===== SUPPLIED MATERIAL

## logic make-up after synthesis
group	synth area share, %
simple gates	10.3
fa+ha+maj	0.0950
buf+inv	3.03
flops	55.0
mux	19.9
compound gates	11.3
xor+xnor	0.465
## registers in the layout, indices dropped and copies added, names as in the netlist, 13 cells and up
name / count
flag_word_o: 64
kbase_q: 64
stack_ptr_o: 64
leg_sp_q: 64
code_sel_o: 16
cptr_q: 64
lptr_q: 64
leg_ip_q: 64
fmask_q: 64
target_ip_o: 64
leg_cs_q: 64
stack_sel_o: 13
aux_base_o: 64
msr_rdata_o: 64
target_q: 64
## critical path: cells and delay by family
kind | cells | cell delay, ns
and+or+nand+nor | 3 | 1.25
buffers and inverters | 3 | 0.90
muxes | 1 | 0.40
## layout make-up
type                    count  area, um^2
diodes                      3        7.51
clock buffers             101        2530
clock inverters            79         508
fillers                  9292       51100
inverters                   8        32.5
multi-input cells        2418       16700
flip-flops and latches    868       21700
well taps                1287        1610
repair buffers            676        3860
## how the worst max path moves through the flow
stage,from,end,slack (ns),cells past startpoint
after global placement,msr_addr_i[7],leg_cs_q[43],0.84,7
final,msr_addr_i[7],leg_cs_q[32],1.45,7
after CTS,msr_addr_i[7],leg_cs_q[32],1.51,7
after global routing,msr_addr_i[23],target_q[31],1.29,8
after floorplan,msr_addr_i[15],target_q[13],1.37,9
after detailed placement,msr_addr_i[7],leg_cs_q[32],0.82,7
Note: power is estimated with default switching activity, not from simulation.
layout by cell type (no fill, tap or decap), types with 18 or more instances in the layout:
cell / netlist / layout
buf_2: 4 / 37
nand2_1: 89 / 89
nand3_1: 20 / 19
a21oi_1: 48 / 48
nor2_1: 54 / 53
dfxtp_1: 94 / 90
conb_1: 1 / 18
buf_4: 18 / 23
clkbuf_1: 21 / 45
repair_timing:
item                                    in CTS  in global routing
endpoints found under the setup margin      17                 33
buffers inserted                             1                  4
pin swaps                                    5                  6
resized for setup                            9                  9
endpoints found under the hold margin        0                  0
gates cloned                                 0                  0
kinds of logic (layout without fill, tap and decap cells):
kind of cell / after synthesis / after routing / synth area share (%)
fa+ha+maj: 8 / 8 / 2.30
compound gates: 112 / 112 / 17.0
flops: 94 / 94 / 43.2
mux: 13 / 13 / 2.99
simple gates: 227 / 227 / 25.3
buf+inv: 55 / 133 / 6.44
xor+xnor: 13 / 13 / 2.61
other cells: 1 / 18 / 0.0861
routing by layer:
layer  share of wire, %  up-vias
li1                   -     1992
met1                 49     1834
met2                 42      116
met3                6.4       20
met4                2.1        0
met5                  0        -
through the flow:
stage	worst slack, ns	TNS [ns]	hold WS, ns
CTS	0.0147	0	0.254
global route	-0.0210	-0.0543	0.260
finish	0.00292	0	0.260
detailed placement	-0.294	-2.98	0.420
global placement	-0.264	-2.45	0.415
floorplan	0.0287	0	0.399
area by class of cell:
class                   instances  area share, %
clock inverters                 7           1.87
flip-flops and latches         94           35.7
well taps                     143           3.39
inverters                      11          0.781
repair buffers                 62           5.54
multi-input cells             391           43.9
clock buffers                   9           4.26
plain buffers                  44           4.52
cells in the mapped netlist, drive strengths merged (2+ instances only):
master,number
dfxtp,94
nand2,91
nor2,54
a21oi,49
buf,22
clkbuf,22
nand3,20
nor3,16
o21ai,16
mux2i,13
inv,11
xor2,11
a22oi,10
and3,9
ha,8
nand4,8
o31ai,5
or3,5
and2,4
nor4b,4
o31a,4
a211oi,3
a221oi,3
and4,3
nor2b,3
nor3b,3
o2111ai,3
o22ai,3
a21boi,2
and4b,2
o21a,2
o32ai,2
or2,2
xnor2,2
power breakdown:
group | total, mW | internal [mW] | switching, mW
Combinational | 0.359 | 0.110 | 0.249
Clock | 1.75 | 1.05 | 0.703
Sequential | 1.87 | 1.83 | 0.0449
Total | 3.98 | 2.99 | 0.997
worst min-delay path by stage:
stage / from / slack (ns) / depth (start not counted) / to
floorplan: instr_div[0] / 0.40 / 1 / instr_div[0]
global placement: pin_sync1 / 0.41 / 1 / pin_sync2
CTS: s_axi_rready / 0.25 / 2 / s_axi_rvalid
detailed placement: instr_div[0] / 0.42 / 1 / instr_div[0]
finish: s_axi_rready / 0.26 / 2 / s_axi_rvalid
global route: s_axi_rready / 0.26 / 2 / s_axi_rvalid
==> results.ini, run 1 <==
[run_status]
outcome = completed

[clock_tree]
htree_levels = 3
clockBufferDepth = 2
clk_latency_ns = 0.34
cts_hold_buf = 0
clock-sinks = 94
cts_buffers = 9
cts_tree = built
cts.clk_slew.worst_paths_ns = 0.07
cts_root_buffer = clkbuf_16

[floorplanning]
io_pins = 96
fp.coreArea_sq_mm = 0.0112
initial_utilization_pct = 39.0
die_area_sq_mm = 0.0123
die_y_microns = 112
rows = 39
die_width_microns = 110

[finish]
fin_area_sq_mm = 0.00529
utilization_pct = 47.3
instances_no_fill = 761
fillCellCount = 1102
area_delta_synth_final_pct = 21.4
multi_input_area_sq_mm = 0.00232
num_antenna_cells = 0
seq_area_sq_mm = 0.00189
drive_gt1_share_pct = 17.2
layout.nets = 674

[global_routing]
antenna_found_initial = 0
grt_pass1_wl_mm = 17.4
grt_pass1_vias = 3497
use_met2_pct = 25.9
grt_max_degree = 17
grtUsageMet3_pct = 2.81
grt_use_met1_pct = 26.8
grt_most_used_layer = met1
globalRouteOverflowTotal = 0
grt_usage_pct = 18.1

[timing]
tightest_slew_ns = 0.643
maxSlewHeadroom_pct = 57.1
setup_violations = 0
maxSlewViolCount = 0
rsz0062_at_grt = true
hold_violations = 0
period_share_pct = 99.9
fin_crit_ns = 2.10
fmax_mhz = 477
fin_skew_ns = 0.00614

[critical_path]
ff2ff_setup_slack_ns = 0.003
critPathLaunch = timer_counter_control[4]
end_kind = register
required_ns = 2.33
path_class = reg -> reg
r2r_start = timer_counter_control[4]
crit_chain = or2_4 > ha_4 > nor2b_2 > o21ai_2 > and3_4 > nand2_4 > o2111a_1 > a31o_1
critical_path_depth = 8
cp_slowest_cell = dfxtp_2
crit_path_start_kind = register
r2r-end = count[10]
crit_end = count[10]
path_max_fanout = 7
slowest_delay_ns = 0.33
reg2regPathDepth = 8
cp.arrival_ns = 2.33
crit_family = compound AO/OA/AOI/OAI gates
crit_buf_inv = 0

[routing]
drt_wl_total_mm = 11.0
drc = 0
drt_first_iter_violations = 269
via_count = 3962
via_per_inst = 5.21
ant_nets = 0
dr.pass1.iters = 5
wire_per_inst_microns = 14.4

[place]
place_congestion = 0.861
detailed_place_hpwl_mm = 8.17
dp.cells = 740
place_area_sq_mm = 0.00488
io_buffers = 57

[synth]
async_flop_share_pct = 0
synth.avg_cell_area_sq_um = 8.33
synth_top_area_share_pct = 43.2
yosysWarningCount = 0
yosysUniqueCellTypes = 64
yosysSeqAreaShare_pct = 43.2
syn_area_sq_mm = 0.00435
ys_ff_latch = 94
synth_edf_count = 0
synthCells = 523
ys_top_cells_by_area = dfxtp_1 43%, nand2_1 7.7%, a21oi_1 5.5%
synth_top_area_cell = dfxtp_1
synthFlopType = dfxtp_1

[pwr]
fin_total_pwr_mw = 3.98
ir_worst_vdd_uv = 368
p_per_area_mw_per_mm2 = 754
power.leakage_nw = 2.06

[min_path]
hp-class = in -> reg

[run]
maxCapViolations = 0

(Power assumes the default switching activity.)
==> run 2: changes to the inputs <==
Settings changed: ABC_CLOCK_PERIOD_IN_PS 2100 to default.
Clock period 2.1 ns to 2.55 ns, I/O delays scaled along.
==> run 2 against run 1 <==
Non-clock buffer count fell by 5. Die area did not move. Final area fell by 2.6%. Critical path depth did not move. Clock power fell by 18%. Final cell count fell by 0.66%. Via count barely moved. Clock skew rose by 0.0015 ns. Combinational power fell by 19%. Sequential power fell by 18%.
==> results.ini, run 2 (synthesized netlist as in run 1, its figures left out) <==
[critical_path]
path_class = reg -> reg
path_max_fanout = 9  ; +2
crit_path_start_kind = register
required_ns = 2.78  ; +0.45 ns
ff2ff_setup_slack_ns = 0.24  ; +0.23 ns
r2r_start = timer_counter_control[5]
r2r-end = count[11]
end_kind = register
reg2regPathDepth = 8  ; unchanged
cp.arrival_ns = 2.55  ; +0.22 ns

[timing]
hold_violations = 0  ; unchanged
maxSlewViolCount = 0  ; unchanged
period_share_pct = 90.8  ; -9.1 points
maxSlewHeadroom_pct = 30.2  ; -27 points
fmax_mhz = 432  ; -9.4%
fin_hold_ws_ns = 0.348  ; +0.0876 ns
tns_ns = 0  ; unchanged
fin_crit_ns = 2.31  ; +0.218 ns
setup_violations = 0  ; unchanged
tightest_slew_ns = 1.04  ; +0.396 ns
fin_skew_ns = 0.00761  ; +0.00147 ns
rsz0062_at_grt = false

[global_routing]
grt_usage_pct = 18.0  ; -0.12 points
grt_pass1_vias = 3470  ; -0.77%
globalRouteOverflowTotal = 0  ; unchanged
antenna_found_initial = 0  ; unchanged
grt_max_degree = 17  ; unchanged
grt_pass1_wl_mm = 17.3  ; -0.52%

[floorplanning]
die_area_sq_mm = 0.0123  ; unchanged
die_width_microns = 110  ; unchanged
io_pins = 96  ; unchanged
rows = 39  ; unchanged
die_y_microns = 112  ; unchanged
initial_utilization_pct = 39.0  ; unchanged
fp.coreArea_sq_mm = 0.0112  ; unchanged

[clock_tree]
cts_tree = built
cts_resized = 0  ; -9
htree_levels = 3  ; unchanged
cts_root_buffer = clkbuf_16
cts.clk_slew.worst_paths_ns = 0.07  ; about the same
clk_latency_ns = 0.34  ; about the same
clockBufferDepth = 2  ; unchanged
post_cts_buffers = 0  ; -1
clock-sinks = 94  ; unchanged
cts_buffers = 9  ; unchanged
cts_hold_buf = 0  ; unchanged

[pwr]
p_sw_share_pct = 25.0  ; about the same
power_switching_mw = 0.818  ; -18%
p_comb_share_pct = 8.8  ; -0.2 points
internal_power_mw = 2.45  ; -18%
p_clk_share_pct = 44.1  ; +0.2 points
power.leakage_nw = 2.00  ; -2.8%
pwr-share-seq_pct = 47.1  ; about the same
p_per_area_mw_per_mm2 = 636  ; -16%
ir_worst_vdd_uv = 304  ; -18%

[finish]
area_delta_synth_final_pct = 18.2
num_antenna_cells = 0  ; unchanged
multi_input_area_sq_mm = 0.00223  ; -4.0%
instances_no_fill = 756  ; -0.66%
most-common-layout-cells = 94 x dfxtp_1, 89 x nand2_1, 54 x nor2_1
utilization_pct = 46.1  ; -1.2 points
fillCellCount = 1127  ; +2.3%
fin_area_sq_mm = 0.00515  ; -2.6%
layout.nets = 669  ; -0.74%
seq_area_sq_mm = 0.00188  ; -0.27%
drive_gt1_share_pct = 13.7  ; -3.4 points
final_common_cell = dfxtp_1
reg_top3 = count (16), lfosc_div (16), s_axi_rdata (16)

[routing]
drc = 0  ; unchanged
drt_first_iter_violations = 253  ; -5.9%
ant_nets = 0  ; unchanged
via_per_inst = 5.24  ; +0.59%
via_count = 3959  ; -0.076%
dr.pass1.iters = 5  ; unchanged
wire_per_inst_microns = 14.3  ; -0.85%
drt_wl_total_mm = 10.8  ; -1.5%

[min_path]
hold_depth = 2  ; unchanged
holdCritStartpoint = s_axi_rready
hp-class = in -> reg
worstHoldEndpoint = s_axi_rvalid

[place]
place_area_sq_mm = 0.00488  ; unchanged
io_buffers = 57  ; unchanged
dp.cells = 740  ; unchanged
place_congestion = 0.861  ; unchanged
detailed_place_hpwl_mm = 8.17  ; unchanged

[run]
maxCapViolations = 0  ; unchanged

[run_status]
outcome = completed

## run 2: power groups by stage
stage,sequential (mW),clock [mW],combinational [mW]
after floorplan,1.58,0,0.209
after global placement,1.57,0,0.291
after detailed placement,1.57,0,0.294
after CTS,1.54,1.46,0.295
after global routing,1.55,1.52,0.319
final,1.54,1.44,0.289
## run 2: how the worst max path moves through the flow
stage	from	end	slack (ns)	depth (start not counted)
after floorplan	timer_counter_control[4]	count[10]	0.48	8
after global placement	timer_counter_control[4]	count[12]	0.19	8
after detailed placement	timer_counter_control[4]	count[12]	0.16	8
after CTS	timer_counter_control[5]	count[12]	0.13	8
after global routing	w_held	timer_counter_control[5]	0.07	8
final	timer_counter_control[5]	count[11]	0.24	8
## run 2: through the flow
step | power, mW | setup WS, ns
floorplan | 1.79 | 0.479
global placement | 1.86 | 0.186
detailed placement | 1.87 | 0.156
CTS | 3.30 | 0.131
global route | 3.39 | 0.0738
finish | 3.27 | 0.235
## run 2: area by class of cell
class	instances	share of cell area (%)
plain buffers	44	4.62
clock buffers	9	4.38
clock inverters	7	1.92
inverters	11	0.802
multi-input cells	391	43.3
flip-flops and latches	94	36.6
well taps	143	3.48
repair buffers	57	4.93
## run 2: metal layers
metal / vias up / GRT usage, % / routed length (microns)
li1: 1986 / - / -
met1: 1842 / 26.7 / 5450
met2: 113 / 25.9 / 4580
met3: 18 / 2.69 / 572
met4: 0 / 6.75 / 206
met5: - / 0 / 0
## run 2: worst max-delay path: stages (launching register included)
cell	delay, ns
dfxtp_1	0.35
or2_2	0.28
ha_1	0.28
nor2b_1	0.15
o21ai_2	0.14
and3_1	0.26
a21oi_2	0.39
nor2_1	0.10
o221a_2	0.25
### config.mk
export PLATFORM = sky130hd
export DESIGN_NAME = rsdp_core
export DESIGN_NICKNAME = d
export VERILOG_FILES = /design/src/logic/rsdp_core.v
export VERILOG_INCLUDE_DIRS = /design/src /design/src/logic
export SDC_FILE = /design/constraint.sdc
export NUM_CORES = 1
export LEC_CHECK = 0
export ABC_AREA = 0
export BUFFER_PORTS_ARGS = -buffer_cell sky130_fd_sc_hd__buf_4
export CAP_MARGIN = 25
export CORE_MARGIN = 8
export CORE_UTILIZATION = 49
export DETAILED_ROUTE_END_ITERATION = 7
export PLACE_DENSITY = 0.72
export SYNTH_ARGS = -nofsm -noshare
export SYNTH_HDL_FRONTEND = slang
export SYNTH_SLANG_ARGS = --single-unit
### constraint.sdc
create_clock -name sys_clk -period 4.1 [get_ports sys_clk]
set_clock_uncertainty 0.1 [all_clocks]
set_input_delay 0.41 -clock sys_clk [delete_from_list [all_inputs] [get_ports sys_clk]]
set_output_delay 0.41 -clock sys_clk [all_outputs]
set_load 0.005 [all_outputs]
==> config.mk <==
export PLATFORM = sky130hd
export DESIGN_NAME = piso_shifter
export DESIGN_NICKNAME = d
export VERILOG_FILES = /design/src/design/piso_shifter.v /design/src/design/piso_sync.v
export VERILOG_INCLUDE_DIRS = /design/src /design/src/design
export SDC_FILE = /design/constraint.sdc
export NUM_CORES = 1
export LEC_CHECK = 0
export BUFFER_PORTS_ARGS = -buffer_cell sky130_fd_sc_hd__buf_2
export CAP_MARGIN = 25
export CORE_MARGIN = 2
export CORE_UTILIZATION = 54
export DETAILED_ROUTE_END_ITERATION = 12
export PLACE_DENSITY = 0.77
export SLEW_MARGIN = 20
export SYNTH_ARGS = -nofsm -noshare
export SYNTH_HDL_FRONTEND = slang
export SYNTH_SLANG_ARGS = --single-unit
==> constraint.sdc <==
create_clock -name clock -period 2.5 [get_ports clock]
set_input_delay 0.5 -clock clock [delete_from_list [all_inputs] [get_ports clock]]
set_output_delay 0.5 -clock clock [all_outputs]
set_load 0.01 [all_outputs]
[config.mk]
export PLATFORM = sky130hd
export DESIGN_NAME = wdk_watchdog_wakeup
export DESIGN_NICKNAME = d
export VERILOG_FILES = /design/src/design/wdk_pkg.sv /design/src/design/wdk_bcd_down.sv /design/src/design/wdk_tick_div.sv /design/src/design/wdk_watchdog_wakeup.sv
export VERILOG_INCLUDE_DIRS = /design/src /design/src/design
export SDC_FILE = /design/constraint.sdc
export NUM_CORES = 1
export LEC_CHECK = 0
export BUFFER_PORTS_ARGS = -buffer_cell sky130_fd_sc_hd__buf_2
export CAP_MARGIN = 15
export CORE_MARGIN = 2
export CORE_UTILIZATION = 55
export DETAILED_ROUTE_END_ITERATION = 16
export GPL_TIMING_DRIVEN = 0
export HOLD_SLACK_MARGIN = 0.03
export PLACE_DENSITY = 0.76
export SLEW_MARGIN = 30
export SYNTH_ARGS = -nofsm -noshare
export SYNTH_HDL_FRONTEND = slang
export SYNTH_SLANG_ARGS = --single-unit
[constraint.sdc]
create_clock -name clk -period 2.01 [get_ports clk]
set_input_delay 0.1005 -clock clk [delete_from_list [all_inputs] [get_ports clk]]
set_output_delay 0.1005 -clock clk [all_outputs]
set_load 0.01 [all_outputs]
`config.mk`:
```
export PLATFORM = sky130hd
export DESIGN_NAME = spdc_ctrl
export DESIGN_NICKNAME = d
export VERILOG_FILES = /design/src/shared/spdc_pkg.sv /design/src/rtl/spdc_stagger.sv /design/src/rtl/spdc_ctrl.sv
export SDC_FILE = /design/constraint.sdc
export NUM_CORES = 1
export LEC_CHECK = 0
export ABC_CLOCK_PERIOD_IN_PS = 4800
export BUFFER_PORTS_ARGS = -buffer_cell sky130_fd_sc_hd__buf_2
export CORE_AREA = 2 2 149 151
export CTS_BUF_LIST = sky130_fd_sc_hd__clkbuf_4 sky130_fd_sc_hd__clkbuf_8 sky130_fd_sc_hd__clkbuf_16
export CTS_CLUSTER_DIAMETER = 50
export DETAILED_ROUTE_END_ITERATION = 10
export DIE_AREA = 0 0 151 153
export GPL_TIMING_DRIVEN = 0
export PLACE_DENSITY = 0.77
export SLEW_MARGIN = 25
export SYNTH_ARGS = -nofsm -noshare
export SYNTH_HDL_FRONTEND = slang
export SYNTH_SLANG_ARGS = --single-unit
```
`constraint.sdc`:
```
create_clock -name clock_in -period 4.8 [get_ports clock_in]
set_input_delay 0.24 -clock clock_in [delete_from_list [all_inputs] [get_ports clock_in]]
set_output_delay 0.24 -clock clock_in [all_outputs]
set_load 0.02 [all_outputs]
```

==========

GOAL OF THE EXERCISE:
Starting at the first line of the records above, please copy every line exactly through the line containing "after CTS,msr_addr_i[7],leg_cs_q[32],1.51,7", and stop there.

YOUR RESPONSE:
## logic make-up after synthesis
group	synth area share, %
simple gates	10.3
fa+ha+maj	0.0950
buf+inv	3.03
flops	55.0
mux	19.9
compound gates	11.3
xor+xnor	0.465
## registers in the layout, indices dropped and copies added, names as in the netlist, 13 cells and up
name / count
flag_word_o: 64
kbase_q: 64
stack_ptr_o: 64
leg_sp_q: 64
code_sel_o: 16
cptr_q: 64
lptr_q: 64
leg_ip_q: 64
fmask_q: 64
target_ip_o: 64
leg_cs_q: 64
stack_sel_o: 13
aux_base_o: 64
msr_rdata_o: 64
target_q: 64
## critical path: cells and delay by family
kind | cells | cell delay, ns
and+or+nand+nor | 3 | 1.25
buffers and inverters | 3 | 0.90
muxes | 1 | 0.40
## layout make-up
type                    count  area, um^2
diodes                      3        7.51
clock buffers             101        2530
clock inverters            79         508
fillers                  9292       51100
inverters                   8        32.5
multi-input cells        2418       16700
flip-flops and latches    868       21700
well taps                1287        1610
repair buffers            676        3860
## how the worst max path moves through the flow
stage,from,end,slack (ns),cells past startpoint
after global placement,msr_addr_i[7],leg_cs_q[43],0.84,7
final,msr_addr_i[7],leg_cs_q[32],1.45,7
after CTS,msr_addr_i[7],leg_cs_q[32],1.51,7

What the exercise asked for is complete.